Describing artificial intelligence (AI) as “the most disruptive force in radiology in many years,” researchers representing five prominent radiology societies, including the American College of Radiology (ACR), the Radiological Society of North America (RSNA), and the European Society of Radiology (ESR), have released a multinational statement outlining practical considerations for evaluating, implementing, and overseeing AI tools in radiology.
Published concurrently in five distinct journals, such as Radiology: Artificial Intelligence, Insights into Imaging, and the Journal of the American College of Radiology (JACR), this collaborative statement addresses potential biases associated with AI utilization, methods for assessing clinical precision, objectives for monitoring AI software, financial implications, and long-term sustainability.
Highlighted Insights from the Statement:
1. The experts underscored the importance of thorough cost-benefit and return on investment (ROI) analyses tailored to the healthcare environment and specific circumstances when contemplating the integration of adjunctive AI tools like AI-enabled opportunistic screening. The benefits of AI in outpatient imaging centers or fee-for-service hospitals may include an uptick in identified findings necessitating follow-up examinations or management, as well as enhanced efficiency in emergency departments and reduced length of stays.
2. While the ability of AI to alleviate the escalating workload amidst a radiologist shortage has been acknowledged, the researchers observed that the ancillary benefits of decreased burnout and enhanced recruitment of radiologists are supplementary advantages that may not offset the costs of AI implementation significantly.
3. The researchers cautioned against AI implementations that solely transmit AI-generated results to an existing Picture Archiving and Communication System (PACS) due to the risk of automation bias among radiologists and the lack of information available to referring physicians regarding the accuracy and specifics of the AI model in use.

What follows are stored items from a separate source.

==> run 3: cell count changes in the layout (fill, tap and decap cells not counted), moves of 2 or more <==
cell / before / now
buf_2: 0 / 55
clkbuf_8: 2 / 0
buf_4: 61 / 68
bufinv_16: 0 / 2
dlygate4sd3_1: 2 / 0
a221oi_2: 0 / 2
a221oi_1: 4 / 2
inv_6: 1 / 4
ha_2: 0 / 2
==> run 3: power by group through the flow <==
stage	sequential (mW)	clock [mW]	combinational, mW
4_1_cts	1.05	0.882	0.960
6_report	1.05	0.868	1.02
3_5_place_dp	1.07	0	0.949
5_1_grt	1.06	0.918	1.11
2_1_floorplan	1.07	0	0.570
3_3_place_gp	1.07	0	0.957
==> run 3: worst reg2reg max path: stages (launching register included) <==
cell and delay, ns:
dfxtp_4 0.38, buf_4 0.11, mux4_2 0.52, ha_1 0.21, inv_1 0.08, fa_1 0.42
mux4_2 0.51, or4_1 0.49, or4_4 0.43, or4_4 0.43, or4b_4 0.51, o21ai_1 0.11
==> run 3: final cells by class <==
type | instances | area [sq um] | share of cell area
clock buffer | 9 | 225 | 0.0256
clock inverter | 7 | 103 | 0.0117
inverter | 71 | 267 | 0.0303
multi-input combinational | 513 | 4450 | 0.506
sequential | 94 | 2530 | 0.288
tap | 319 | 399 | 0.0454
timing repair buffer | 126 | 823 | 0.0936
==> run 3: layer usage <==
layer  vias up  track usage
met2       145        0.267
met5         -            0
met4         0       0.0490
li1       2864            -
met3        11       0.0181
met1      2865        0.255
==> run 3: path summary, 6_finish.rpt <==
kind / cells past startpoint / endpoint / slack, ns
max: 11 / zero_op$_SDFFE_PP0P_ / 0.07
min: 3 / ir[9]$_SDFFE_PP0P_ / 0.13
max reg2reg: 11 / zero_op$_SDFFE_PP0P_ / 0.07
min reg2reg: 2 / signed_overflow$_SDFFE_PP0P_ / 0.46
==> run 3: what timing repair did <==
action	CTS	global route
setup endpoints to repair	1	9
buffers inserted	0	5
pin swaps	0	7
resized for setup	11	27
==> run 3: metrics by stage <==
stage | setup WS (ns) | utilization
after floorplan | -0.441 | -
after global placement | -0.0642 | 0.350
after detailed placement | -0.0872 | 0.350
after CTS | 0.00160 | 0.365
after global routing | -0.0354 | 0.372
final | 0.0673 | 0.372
--- config.mk ---
export PLATFORM = sky130hd
export DESIGN_NAME = updown_mod_counter
export DESIGN_NICKNAME = d
export VERILOG_FILES = /design/src/rtl/updown_mod_counter.sv
export SDC_FILE = /design/constraint.sdc
export NUM_CORES = 1
export LEC_CHECK = 0
export ABC_AREA = 1
export CORE_ASPECT_RATIO = 1.2
export CORE_MARGIN = 8
export CORE_UTILIZATION = 47
export DETAILED_ROUTE_END_ITERATION = 8
export GPL_TIMING_DRIVEN = 0
export PLACE_DENSITY = 0.84
export SLEW_MARGIN = 20
export SYNTH_ARGS = -nofsm -noshare
export SYNTH_HDL_FRONTEND = slang
export SYNTH_SLANG_ARGS = --single-unit
--- constraint.sdc ---
create_clock -name clk -period 1.6 [get_ports clk]
set_input_delay 0.32 -clock clk [delete_from_list [all_inputs] [get_ports clk]]
set_output_delay 0.32 -clock clk [all_outputs]
set_load 0.005 [all_outputs]
`src/rtl/cscv_mem_pkg.sv`:
```
// Shared definitions for the clocked memory models (ROM now, RAM/UART later).
//   rom_state_e : access FSM states
//   MAX_WAIT    : largest supported wait-state count
//   cnt_width() : counter width needed to hold 0..max_val
//   rom_image() : word stored at linear ROM index (low byte of index ^ 8'hA5)
package cscv_mem_pkg;

    typedef enum logic [1:0] {
        IDLE = 2'd0,
        WAIT = 2'd1,
        DONE = 2'd2
    } rom_state_e;

    localparam int MAX_WAIT = 15;

    function automatic int cnt_width(input int max_val);
        return $clog2(max_val + 1);
    endfunction

    localparam int CNT_W = cnt_width(MAX_WAIT);

    // ROM contents as a pure function of the linear index {bank, addr}.
    // Bits above WordSize are dropped by the caller.
    function automatic logic [31:0] rom_image(input logic [31:0] idx);
        return (idx ^ 32'h0000_00A5) & 32'h0000_00FF;
    endfunction

endpackage

```
`src/rtl/banked_wait_rom_if.sv`:
```
// Request/response bundle between a CPU sequencer (master) and the banked
// wait-state ROM (slave).
//   req/addr       : read request and its CPU-visible address
//   bank_we/bank_in: bank register load
//   busy/rd_valid  : access in progress / one-cycle data-fresh strobe
//   rd_data        : last word read
//   bank/overrun   : current bank register / sticky dropped-request flag
interface banked_wait_rom_if #(
    parameter int AddressSize = 16,
    parameter int WordSize    = 8,
    parameter int BankBits    = 2
) ();
    logic                   req;
    logic [AddressSize-1:0] addr;
    logic                   bank_we;
    logic [BankBits-1:0]    bank_in;
    logic                   busy;
    logic                   rd_valid;
    logic [WordSize-1:0]    rd_data;
    logic [BankBits-1:0]    bank;
    logic                   overrun;

    modport master (
        output req, addr, bank_we, bank_in,
        input  busy, rd_valid, rd_data, bank, overrun
    );

    modport slave (
        input  req, addr, bank_we, bank_in,
        output busy, rd_valid, rd_data, bank, overrun
    );
endinterface

```
`src/rtl/rom_wait_timer.sv`:
```
// Load/decrement wait-state counter.
//   clk, rst_n : clock, async active-low reset (count -> 0)
//   load       : load load_val (has priority over dec)
//   load_val   : initial count
//   dec        : decrement by one, saturating at zero
//   expire     : count is 1, i.e. the last wait cycle is in progress
module rom_wait_timer
    import cscv_mem_pkg::*;
#(
    parameter int W = CNT_W
) (
    input  logic         clk,
    input  logic         rst_n,
    input  logic         load,
    input  logic [W-1:0] load_val,
    input  logic         dec,
    output logic         expire
);

    logic [W-1:0] cnt_q, cnt_d;

    always_comb begin
        cnt_d = cnt_q;
        if (load) begin
            cnt_d = load_val;
        end else if (dec && (cnt_q != '0)) begin
            cnt_d = cnt_q - 1'b1;
        end
    end

    always_ff @(posedge clk or negedge rst_n) begin
        if (!rst_n) begin
            cnt_q <= '0;
        end else begin
            cnt_q <= cnt_d;
        end
    end

    assign expire = (cnt_q == W'(1));

endmodule

```
`src/rtl/banked_wait_rom.sv`:
```
// Banked ROM with programmable access latency behind a req/valid handshake.
// A request accepted in IDLE captures {bank, addr}; after WaitStates cycles in
// WAIT the FSM spends one cycle in DONE with rd_valid high and the fresh word
// on rd_data. Requests arriving while busy are dropped and set overrun.
//   clk       : system clock, rising edge
//   reset_bar : async active-low reset
//   bus       : slave side of banked_wait_rom_if
module banked_wait_rom
    import cscv_mem_pkg::*;
#(
    parameter int AddressSize = 16,
    parameter int WordSize    = 8,
    parameter int BankBits    = 2,
    parameter int WaitStates  = 2
) (
    input  logic             clk,
    input  logic             reset_bar,
    banked_wait_rom_if.slave bus
);

    localparam int IdxW = AddressSize + BankBits;
    localparam logic [CNT_W-1:0] WaitInit = CNT_W'(WaitStates);

    if ((WaitStates > MAX_WAIT) || (WaitStates < 0)) begin : g_bad_wait
        $error("banked_wait_rom: WaitStates must be within 0..15");
    end

    rom_state_e          state_q, state_d;
    logic [IdxW-1:0]     addr_q, addr_d;
    logic [WordSize-1:0] rd_data_q, rd_data_d;
    logic [BankBits-1:0] bank_q, bank_d;
    logic                overrun_q, overrun_d;

    logic                accept;
    logic                enter_done;
    logic                tmr_expire;
    logic [IdxW-1:0]     rd_idx;

    // Index is exactly IdxW bits wide, so {bank, addr} wraps over the full depth.
    function automatic logic [WordSize-1:0] rom_word(input logic [IdxW-1:0] idx);
        return WordSize'(rom_image(32'(idx)));
    endfunction

    assign accept = (state_q == IDLE) && bus.req;

    rom_wait_timer #(.W(CNT_W)) u_timer (
        .clk      (clk),
        .rst_n    (reset_bar),
        .load     (accept),
        .load_val (WaitInit),
        .dec      (state_q == WAIT),
        .expire   (tmr_expire)
    );

    // ---------------- FSM: state register ----------------
    always_ff @(posedge clk or negedge reset_bar) begin
        if (!reset_bar) begin
            state_q <= IDLE;
        end else begin
            state_q <= state_d;
        end
    end

    // ---------------- FSM: next state ----------------
    always_comb begin
        state_d = state_q;
        case (state_q)
            IDLE: if (bus.req) state_d = (WaitStates == 0) ? DONE : WAIT;
            WAIT: if (tmr_expire) state_d = DONE;
            DONE: state_d = IDLE;
            default: state_d = IDLE;
        endcase
    end

    // ---------------- FSM: outputs ----------------
    always_comb begin
        bus.busy     = (state_q != IDLE);
        bus.rd_valid = (state_q == DONE);
    end

    // ---------------- Datapath ----------------
    // rd_data is loaded on the edge that enters DONE so the word is already
    // on the bus for the whole rd_valid cycle. With zero wait states that edge
    // is the accept edge, so the address comes straight from the request.
    assign enter_done = (state_d == DONE) && (state_q != DONE);
    assign rd_idx     = (state_q == IDLE) ? {bank_q, bus.addr} : addr_q;

    always_comb begin
        addr_d    = accept ? {bank_q, bus.addr} : addr_q;
        bank_d    = bus.bank_we ? bus.bank_in : bank_q;
        overrun_d = overrun_q | (bus.req && (state_q != IDLE));
        rd_data_d = enter_done ? rom_word(rd_idx) : rd_data_q;
    end

    always_ff @(posedge clk or negedge reset_bar) begin
        if (!reset_bar) begin
            addr_q    <= '0;
            rd_data_q <= '0;
            bank_q    <= '0;
            overrun_q <= 1'b0;
        end else begin
            addr_q    <= addr_d;
            rd_data_q <= rd_data_d;
            bank_q    <= bank_d;
            overrun_q <= overrun_d;
        end
    end

    assign bus.rd_data = rd_data_q;
    assign bus.bank    = bank_q;
    assign bus.overrun = overrun_q;

endmodule
```
`src/flat_wrapper.sv`:
```
// flat-port wrapper written by rule: the top's interface ports become plain ports
module banked_wait_rom_flat import cscv_mem_pkg::*;
#(
    parameter int AddressSize = 16,
    parameter int WordSize    = 8,
    parameter int BankBits    = 2,
    parameter int WaitStates  = 2
)
  (clk, reset_bar, bus_req, bus_addr, bus_bank_we, bus_bank_in, bus_busy, bus_rd_valid, bus_rd_data, bus_bank, bus_overrun);
  banked_wait_rom_if #(.AddressSize(AddressSize), .WordSize(WordSize), .BankBits(BankBits)) bus_i ();
  input  logic clk;
  input  logic reset_bar;
  input wire logic [$bits(bus_i.req)-1:0] bus_req;
  input wire logic [$bits(bus_i.addr)-1:0] bus_addr;
  input wire logic [$bits(bus_i.bank_we)-1:0] bus_bank_we;
  input wire logic [$bits(bus_i.bank_in)-1:0] bus_bank_in;
  output wire logic [$bits(bus_i.busy)-1:0] bus_busy;
  output wire logic [$bits(bus_i.rd_valid)-1:0] bus_rd_valid;
  output wire logic [$bits(bus_i.rd_data)-1:0] bus_rd_data;
  output wire logic [$bits(bus_i.bank)-1:0] bus_bank;
  output wire logic [$bits(bus_i.overrun)-1:0] bus_overrun;
  assign bus_i.req = bus_req;
  assign bus_i.addr = bus_addr;
  assign bus_i.bank_we = bus_bank_we;
  assign bus_i.bank_in = bus_bank_in;
  assign bus_busy = bus_i.busy;
  assign bus_rd_valid = bus_i.rd_valid;
  assign bus_rd_data = bus_i.rd_data;
  assign bus_bank = bus_i.bank;
  assign bus_overrun = bus_i.overrun;
  banked_wait_rom #(.AddressSize(AddressSize), .WordSize(WordSize), .BankBits(BankBits), .WaitStates(WaitStates)) u_core (.clk(clk), .reset_bar(reset_bar), .bus(bus_i));
endmodule
```
`config.mk`:
```
export PLATFORM = sky130hd
export DESIGN_NAME = banked_wait_rom_flat
export DESIGN_NICKNAME = d
export VERILOG_FILES = /design/src/rtl/cscv_mem_pkg.sv /design/src/rtl/banked_wait_rom_if.sv /design/src/rtl/rom_wait_timer.sv /design/src/rtl/banked_wait_rom.sv /design/src/flat_wrapper.sv
export SDC_FILE = /design/constraint.sdc
export NUM_CORES = 1
export LEC_CHECK = 0
export ABC_AREA = 1
export ABC_CLOCK_PERIOD_IN_PS = 1400
export BUFFER_PORTS_ARGS = -buffer_cell sky130_fd_sc_hd__buf_4
export CAP_MARGIN = 25
export CORE_UTILIZATION = 52
export CTS_BUF_LIST = sky130_fd_sc_hd__clkbuf_4 sky130_fd_sc_hd__clkbuf_8
export DETAILED_ROUTE_END_ITERATION = 16
export GPL_TIMING_DRIVEN = 1
export PLACE_DENSITY = 0.8
export SYNTH_ARGS = -nofsm -noshare
export SYNTH_HDL_FRONTEND = slang
export SYNTH_HIERARCHICAL = 1
export SYNTH_SLANG_ARGS = --single-unit
```
`constraint.sdc`:
```
create_clock -name clk -period 1.4 [get_ports clk]
set_input_delay 0.07 -clock clk [delete_from_list [all_inputs] [get_ports clk]]
set_output_delay 0.07 -clock clk [all_outputs]
set_load 0.005 [all_outputs]
```
==> flow_summary.yaml, run 1 <==
clock_tree:
  clk_latency_ns: 0.32
  post_cts_buffers: 0
  clk_root_buffer_cell: "clkbuf_4"
  cts.sinks: 25
  numCtsBuffers: 3
  cts-htree-levels: 1
  clkTransAtPathRegs_ns: 0.13
  cts_tree: "built"
  cts_buffer_depth: 2
routing:
  wl_met2_um: 1180
  vias_per_cell: 4.93
  detail_route.wl_per_cell_um: 11.7
  met1_length_um: 1140
  maxUsedRoutingLayer: "met4"
  dr_wl_met3_um: 103
  drt_iter0_drc: 31
  wl_um: 2450
  drtAntennaViolNets: 0
  dr.pass1.iters: 4
  vias: 1030
  drc_errors: 0
sta:
  rsz0062_at_grt: "yes"
  finalWorstPathRequiredPeriod_ns: 1.36
  setup_viol: 0
  drv_slew: 0
  hold_violations: 0
  fmax_mhz: 738
  finalCritPeriodShare_pct: 96.8
  fin_skew_ns: 0.00924
  setup_ws_ns: 0.0449
outcome:
  status: "finished clean"
synth:
  synthCells: 136
  yosysUniqueCellTypes: 21
  synth.most_common_cell: "nand2_1"
  avgSynthCellArea_um2: 8.61
  synthTopCellsByArea: "dfrtp_1, nand2_1, inv_1"
  seq_area_frac_synth_pct: 53.4
  synth_top_area_share_pct: 53.4
  synth-seq-cells: 25
  yosysTopAreaCell: "dfrtp_1"
  ys.flop_type: "dfrtp_1"
  async_reset_ff_share_pct: 100
  synth_common_cells: "nand2_1, dfrtp_1, inv_1"
  ys_warn_count: 6
  netlist_area_um2: 1170
  synth_edf_count: 0
floorplanning:
  start_util_pct: 57.4
  fp.dieW_um: 49.5
  die_y_um: 49.5
  rows: 16
  die_area_um2: 2450
  core_area_um2: 2040
  ios: 35
global_routing:
  grt_usage_pct: 22.1
  grt.overflow.total: 0
  grt_start_max_net_pins: 26
  grt_pass1_vias: 903
  grt_pass1_wl_um: 3980
  antenna_found_initial: 0
power:
  ir_drop_mv: 1.22
  power.density_nw_per_um2: 1900
  p_comb_share_pct: 48.5
  power_frac_seq_pct: 41.2
  p_leak_nw: 0.857
  clockPowerShare_pct: 10.3
  internal-power_mw: 1.80
  swShare_pct: 40.5
  p_sw_mw: 1.23
placed_design:
  port_buffers: 26
  routabilityCongestion: 0.765
  dpl.hpwl_um: 1640
  pre_cts_ws_ns: -0.0621
  dpl_cell_area_um2: 1420
setup_path:
  start_kind: "flip-flop"
  path_class: "reg -> reg"
  required_ns: 1.61
  worst_setup_path_end_kind: "flip-flop"
  path_delay_family: "simple AND/OR/NAND/NOR gates"
  path_common_cell: "nand2_1"
  slowest_stage: "dfrtp_1"
  cp_cell_sequence: "inv_2 > ha_2 > nor3b_4 > nand3_2 > nand2_1 > nand2_1"
  critPathArrivalTime_ns: 1.57
  critPathBufInv: 1
  reg2reg_slack_ns: 0.04
  max_stage_delay_ns: 0.41
  crit_fanout: 5
min_path:
  hold_class: "in -> reg"
cells_and_area:
  nets: 207
  regArea_um2: 626
  fillers: 149
  diodes: 0
  multiInputGateArea_um2: 490
  syn2layout_area_growth_pct: 36.4
  drive_gt1_share_pct: 26.9
  fin_area_um2: 1600
flow_run:
  timing.max_cap.violations: 0
[flip-flops by register name (all words and copies together) (netlist names)]
name                  count
u_core/u_timer/cnt_q      4
u_core/addr_q             8
u_core/bus.bank           2
u_core/bus.overrun        1
u_core/state_q            2
u_core/bus.rd_data        8
[metrics by stage]
step	hold slack, ns	TNS, ns	std cells	power [mW]	util (%)
3_5_place_dp	-0.0131	-0.377	192	2.61	69.5
6_report	0.0530	0	209	3.03	78.2
4_1_cts	0.00531	0	207	2.95	76.5
2_1_floorplan	-0.226	0	138	2.11	-
5_1_grt	0.0542	-0.0462	209	3.30	78.2
3_3_place_gp	-0.0151	-0.000174	192	2.53	69.5
[power by group through the flow]
stage	logic, mW	clock network, mW	registers, mW
2_1_floorplan	0.892	0	1.22
3_3_place_gp	1.31	0	1.23
3_5_place_dp	1.36	0	1.24
4_1_cts	1.39	0.318	1.24
5_1_grt	1.66	0.352	1.29
6_report	1.47	0.313	1.25
[repair_timing]
action                                 in CTS  in global routing
gates cloned                                0                  1
gates resized for setup                     1                  6
endpoints found under the hold margin      34                  1
pin swaps                                   0                  2
hold buffers                               11                  1
setup endpoints to repair                   8                 13
[placed cells by master, fill, tap and decap left out, types with 2 or more instances in the layout]
master | synthesis | final
nand4_1 | 8 | 8
nand2_2 | 3 | 3
dlygate4sd3_1 | 0 | 12
clkbuf_4 | 0 | 3
conb_1 | 2 | 4
o21ai_1 | 2 | 2
inv_1 | 15 | 13
buf_6 | 0 | 2
o21ai_0 | 4 | 4
dfrtp_1 | 25 | 25
buf_4 | 2 | 29
nand3_1 | 10 | 11
nand2_1 | 48 | 48
nand3_2 | 3 | 3
nor2_1 | 3 | 3
[area by class of cell]
| class | instances | share of cell area [%] |
|---|---|---|
| flip-flops and latches | 25 | 39.2 |
| multi-input cells | 95 | 30.7 |
| repair buffers | 43 | 22.6 |
| inverters | 15 | 3.76 |
| well taps | 27 | 2.11 |
| clock buffers | 3 | 1.41 |
| clock inverters | 1 | 0.313 |
[cell families (layout without fill, tap and decap cells)]
kind of cell    Yosys count  count (layout)  synth area share (%)
compound gates            7               7                  3.31
xor+xnor                  1               1                 0.748
fa+ha+maj                 2               2                  2.14
buf+inv                  19              62                  6.94
flops                    25              25                  53.4
other cells               2               4                 0.641
simple gates             80              81                  32.8
[worst reg2reg max path, stage by stage (launching register included)]
cell and delay (ns):
dfrtp_1 0.41, inv_2 0.06, ha_2 0.15, nor3b_4 0.27, nand3_2 0.19, nand2_1 0.11
nand2_1 0.06
[worst paths after layout]
| kind | startpoint | to | cells past startpoint |
|---|---|---|---|
| worst max-delay path | u_core/u_timer/cnt_q[1] | u_core/bus.rd_data[7] | 6 |
| worst min-delay path | bus_req | u_core/addr_q[0] | 3 |
| worst max register to register | u_core/u_timer/cnt_q[1] | u_core/bus.rd_data[7] | 6 |
| worst min register to register | u_core/bus.rd_data[6] | u_core/bus.rd_data[6] | 2 |
| max in group asynchronous | reset_bar | u_core/bus.rd_data[2] | 2 |
| min in group asynchronous | reset_bar | u_core/addr_q[3] | 2 |
[layer usage]
layer  global-route usage (%)  up-vias
li1                         -      525
met1                     28.4      475
met2                     35.6       25
met3                     6.79        5
met4                     7.14        0
met5                        0        -
(Power assumes the default switching activity.)
==> run 2, diff against run 1 <==
--- a/config.mk
+++ b/config.mk
@@ -14,6 +14,7 @@
 export DETAILED_ROUTE_END_ITERATION = 16
 export GPL_TIMING_DRIVEN = 1
 export PLACE_DENSITY = 0.8
+export SETUP_SLACK_MARGIN = 0.05
 export SYNTH_ARGS = -nofsm -noshare
 export SYNTH_HDL_FRONTEND = slang
 export SYNTH_HIERARCHICAL = 1
==> run 2 against run 1 <==
  * Critical path depth is the same
  * First-iteration DRC count down 29%
  * Cell area up 3.6%
  * Non-clock buffer count is 4 higher
  * Maximum frequency grew 2.2%
  * Via count up 0.29%
  * Clock skew grew 0.0044 ns
  * Sequential cell count unchanged
  * Hold slack lost 0.0076 ns
  * Die area is the same
  * Critical endpoint unchanged
  * Largest cell class unchanged
  * Largest power group unchanged
  * Highest routed layer unchanged
==> flow_summary.yaml, run 2 (synthesis gave the netlist of run 1 again) <==
routing:
  drtAntennaViolNets: 0
  vias_per_cell: 4.85
  dr.pass1.iters: 4
  drt_iter0_drc: 22
  vias: 1033
  drc_errors: 0
  detail_route.wl_per_cell_um: 12.4
  wl_um: 2640
setup_path:
  required_ns: 1.61
  worst_setup_path_end_kind: "flip-flop"
  start_kind: "flip-flop"
  cp_cell_sequence: "inv_2 > ha_4 > nor3b_4 > nand3_2 > nand2_1 > nand2_1"
  max_stage_delay_ns: 0.41
  path_common_cell: "nand2_1"
  path_class: "reg -> reg"
  critPathArrivalTime_ns: 1.54
  crit_fanout: 5
  path_delay_family: "simple AND/OR/NAND/NOR gates"
  critPathBufInv: 1
  slowest_stage: "dfrtp_1"
cells_and_area:
  fin_cells: 213
  mostFrequentLayoutCells: "nand2_1, buf_4, dfrtp_1, dlygate4sd3_1"
  fillers: 137
  diodes: 0
  drive_gt1_share_pct: 30.1
  nets: 211
  fin_area_um2: 1660
  syn2layout_area_growth_pct: 41.3
  regArea_um2: 626
  mostFrequentLayoutCell: "nand2_1"
  multiInputGateArea_um2: 518
clock_tree:
  clkTransAtPathRegs_ns: 0.14
  cts.sinks: 25
  cts_tree: "built"
  clk_latency_ns: 0.32
  cts_buffer_depth: 2
  clk_root_buffer_cell: "clkbuf_4"
  numCtsBuffers: 3
  cts-htree-levels: 1
power:
  power_frac_seq_pct: 39.4
  p_comb_share_pct: 50.7
  internal-power_mw: 1.88
  swShare_pct: 41.1
  p_leak_nw: 0.879
  clockPowerShare_pct: 9.9
  ir_drop_mv: 1.34
  power.density_nw_per_um2: 1930
  p_sw_mw: 1.32
sta:
  timing.hold.ws_ns: 0.0454
  fin_skew_ns: 0.0136
  hold_violations: 0
  fmax_mhz: 755
  finalWorstPathRequiredPeriod_ns: 1.33
  drv_slew: 0
  finalCritPeriodShare_pct: 94.7
  rsz0062_at_grt: "yes"
  setup_viol: 0
floorplanning:
  die_area_um2: 2450
  rows: 16
  fp.dieW_um: 49.5
  start_util_pct: 57.4
  ios: 35
  die_y_um: 49.5
  core_area_um2: 2040
placed_design:
  dp.cells: 192
  dpl.hpwl_um: 1640
  port_buffers: 26
  routabilityCongestion: 0.765
  dpl_cell_area_um2: 1420
global_routing:
  grt_pass1_wl_um: 3980
  grt_start_max_net_pins: 26
  grt_usage_pct: 22.1
  grt_pass1_vias: 903
  antenna_found_initial: 0
  grt.overflow.total: 0
min_path:
  hold_class: "in -> reg"
flow_run:
  timing.max_cap.violations: 0
outcome:
  status: "finished clean"
==> run 2: cell types whose count changed in the layout (fill, tap and decap cells not counted), sizes merged <==
| cell | before | now |
|---|---|---|
| buf | 31 | 35 |
==> run 2: what timing repair did <==
| action | in CTS | in global routing |
|---|---|---|
| gates resized for setup | 1 | 12 |
| setup endpoints to repair | 10 | 14 |
| hold endpoints to repair | 34 | 1 |
| gates cloned | 0 | 1 |
| hold buffers | 11 | 1 |
| pin swaps | 0 | 8 |
| buffers inserted | 0 | 4 |
==> run 2: stage by stage <==
| step | worst slack, ns | total power [mW] | util (%) | TNS (ns) |
|---|---|---|---|---|
| after floorplan | 0.106 | 2.11 | - | 0 |
| after global placement | -0.000174 | 2.53 | 69.5 | -0.000174 |
| after detailed placement | -0.0621 | 2.61 | 69.5 | -0.377 |
| after CTS | 0.0591 | 2.95 | 76.5 | 0 |
| after global routing | 0.0131 | 3.46 | 81.1 | 0 |
| final | 0.0747 | 3.20 | 81.1 | 0 |
==> run 2: layout make-up <==
type	instances	share of cell area, %
clock inverter	1	0.302
inverter	15	3.63
clock buffer	3	1.36
multi-input combinational	95	31.3
tap	27	2.04
sequential	25	37.8
timing repair buffer	47	23.6
==> run 2: final timing paths <==
check / slack, ns / end / cells after the start / from
hold reg to reg: 0.48 / u_core/bus.rd_data[6] / 2 / u_core/bus.rd_data[6]
setup reg to reg: 0.07 / u_core/bus.rd_data[7] / 6 / u_core/u_timer/cnt_q[1]
setup / recovery: 0.07 / u_core/bus.rd_data[7] / 6 / u_core/u_timer/cnt_q[1]
min in group asynchronous: 0.16 / u_core/addr_q[3] / 2 / reset_bar
max in group asynchronous: 1.00 / u_core/bus.rd_data[2] / 2 / reset_bar
hold / removal: 0.05 / u_core/addr_q[0] / 3 / bus_req
==> run 2: power by group through the flow <==
stage	clock (mW)	combinational, mW	sequential [mW]
2_1_floorplan	0	0.892	1.22
3_3_place_gp	0	1.31	1.23
3_5_place_dp	0	1.36	1.24
4_1_cts	0.318	1.39	1.24
5_1_grt	0.352	1.81	1.30
6_report	0.317	1.62	1.26
==> run 2: metal layers <==
layer | global-route usage (%) | vias up | share of wire, %
li1 | - | 531 | -
met1 | 28.4 | 460 | 44
met2 | 35.6 | 38 | 50
met3 | 6.79 | 4 | 5.3
met4 | 7.14 | 0 | 1.0
met5 | 0 | - | 0
==> run 2: worst reg2reg max path, cell delays in order, from the launching register on <==
cell and delay, ns:
dfrtp_1 0.41, inv_2 0.08, ha_4 0.12, nor3b_4 0.26
nand3_2 0.18, nand2_1 0.11, nand2_1 0.06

4. The statement authors advocate for the adoption of a system, such as a cloud-native environment, that allows radiologists to engage with and potentially adjust AI outcomes while providing feedback to AI vendors.
In a cloud-native setting, both the PACS and AI models can exchange radiology data and AI outcomes. Ensuring the acceptance and storage of AI results alongside radiologist feedback, enhancing data security, and perpetually monitoring AI accuracy are critical technical components that are facilitated in cloud-native systems, as articulated by lead author Adrian Brady, M.D., and colleagues.
Further Insights on Reported Error Rates
5. The discrepancy between reported error rates during AI model testing and real-world application is highlighted by the authors. They stress the need to account for variations in scanner manufacturers, protocols, disease prevalence, and local demographics when deploying AI software. In addition to error frequency, the evaluation of AI models should consider error detectability, correctability, and the potential patient impact of AI errors.
Strategic Deployment of AI Software
6. Concentrating the implementation of AI models in healthcare settings with a higher prevalence of specific diseases can enhance the acceptance of the model. For instance, focusing on conditions like pneumothorax (PTX) in inpatient chest X-rays can reduce false positives and increase radiologists’ acceptance based on accuracy.
Acknowledging the Value of Continuous Monitoring with AI Models
7. Continuous monitoring of AI models and sharing assessments across various sites and regions through an AI data registry is emphasized. This approach enables participants in the registry to pinpoint local issues affecting AI model performance or broader problems linked to potential software updates.
Factors Influencing Acceptance of AI Models
8. Identifying impactful cases can aid in gaining stakeholder support for AI models. Demonstrating instances where AI significantly influences patient outcomes or operational efficiencies can serve as compelling examples of AI’s potential impact to stakeholders like referring physicians and facility administrators.
9. Automation bias, algorithmic bias, and user-interface (UI) design play crucial roles in the evaluation and acceptance of AI models. Notably, text-only UI outputs outperformed radiologist readers for pulmonary nodule detection in a study, while AI image overlays, often preferred by radiologists, did not enhance the performance of reviewing radiologists.